▶ **WHAT THE TASK REQUIRES**
All lines from the one containing "set_output_delay 1.155 -clock" through the last line below must be duplicated exactly, with nothing outside that span.

[Data entries]
===== config.mk =====
export PLATFORM = sky130hd
export DESIGN_NAME = warmup_stability_detector_unit
export DESIGN_NICKNAME = d
export VERILOG_FILES = /design/src/rtl/core/wsd_pkg.sv /design/src/rtl/core/warmup_stability_detector_unit.sv
export SDC_FILE = /design/constraint.sdc
export NUM_CORES = 1
export LEC_CHECK = 0
export BUFFER_PORTS_ARGS = -buffer_cell sky130_fd_sc_hd__buf_2
export CAP_MARGIN = 20
export CORE_AREA = 2 2 217 219
export DETAILED_ROUTE_END_ITERATION = 12
export DIE_AREA = 0 0 219 221
export GPL_ROUTABILITY_DRIVEN = 0
export MAX_ROUTING_LAYER = met4
export PLACE_DENSITY_LB_ADDON = 0.25
export SYNTH_ARGS = -nofsm -noshare
export SYNTH_HDL_FRONTEND = slang
export SYNTH_SLANG_ARGS = --single-unit

===== constraint.sdc =====
create_clock -name clk -period 7.7 [get_ports clk]
set_clock_uncertainty 0.15 [all_clocks]
set_input_delay 1.155 -clock clk [delete_from_list [all_inputs] [get_ports clk]]
set_output_delay 1.155 -clock clk [all_outputs]
set_load 0.03 [all_outputs]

▶ **ANSWER TO THIS PROBLEM**
set_output_delay 1.155 -clock clk [all_outputs]
set_load 0.03 [all_outputs]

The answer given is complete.